The one thing that can be gleaned from the single teaser trailer that’s been released is that this could be a darker, more humanistic take on the character than movies past.
“We tried to approach this as though there’s never been a Superman movie before, but at the same time respecting the canon and mythology,” director Zack Snyder tells The Post in an exclusive interview. “There are the pillars that you have to respect, and I’m not about to break them. But it is fun for me to bend them and mess with them.”
Christopher Nolan, the director of the recent Batman movies, was brought in by Warner Bros. as producer and godfather of the project.

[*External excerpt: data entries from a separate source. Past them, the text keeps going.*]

This is an optimization exercise on Yosys and OpenROAD, whose aim is small area, a short achievable clock period and few clock cycles, not a production implementation. In this exercise RTL edits were held to simulation tests only and were not proved equivalent to the original.

--- flow/flow/run.sh ---
#!/bin/bash
# The standard layout (the standard.sh: standard synthesis, floorplan,
# placement, CTS, routing), with ORFS's repair_timing asked to keep 8 ns of
# setup slack at the 12 ns clock, so that it sizes and buffers the paths down
# towards a 4 ns period instead of stopping once the 12 ns clock is met.
set -euo pipefail
export SETUP_SLACK_MARGIN=8
bash standard.sh finish > standard_make.log 2>&1
test -s out/final.def
--- flow/standard.sh ---
#!/bin/bash
# synth_recipe.tcl (not shown) runs the flow's synth.tcl, then flattens the netlist and writes it again
# the make line also repeats each setting of config.mk as NAME=value (left out here)
make -C /OpenROAD-flow-scripts/flow DESIGN_CONFIG=/design/flow/config.mk WORK_HOME=/design/flow/orfs CLKGATE_MAP_FILE= SYNTH_SCRIPT=/design/flow/synth_recipe.tcl "${@:-finish}"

“There’s a logic and concreteness that has to exist with Chris,” Snyder says. “You can’t just do stuff because it’s cool. He demands that there be story and character behind all of it, which I’m a big fan of.”
Henry Cavill, who becomes the first Brit to play the character, says he’s also a fan of the more down-to-earth approach.
“I liked the idea of the realism immediately,” Cavill tells The Post in an exclusive on-set interview. “Traditional Superman fans know what it’s all about, and they will hopefully love and associate with the character anyway. But the people who aren’t die-hard Superman fans still need to associate with the character, and that needs to have some realism in today’s world, certainly, in sense of a science as opposed to mythology attached to it as well.”
One of the obvious changes is with Superman’s costume. Gone is the flimsy spandex in favor of a slightly metallic, more armored look.
“The costume was a big deal for me, and we played around for a long time,” Snyder says. “I tried like crazy to keep the red briefs on him. Everyone else said, ‘You can’t have the briefs on him.’ I looked at probably 1,500 versions of the costumes with the briefs on.”
The final version is a brief-free, all-blue unitard with red boots and a red cape.
“If you look at the costume, it’s very modern, but the relationship to the original costume is strong,” Snyder says.
“You come onto a project like this, and you hear about modernization and you hear about bringing things forward to today, and all you can do is hope that it’s going to look cool and different from
anything you’ve seen before,”
Cavill says of the suit, which takes him 15 to 25 minutes to put on. “And I’m pretty sure it does.”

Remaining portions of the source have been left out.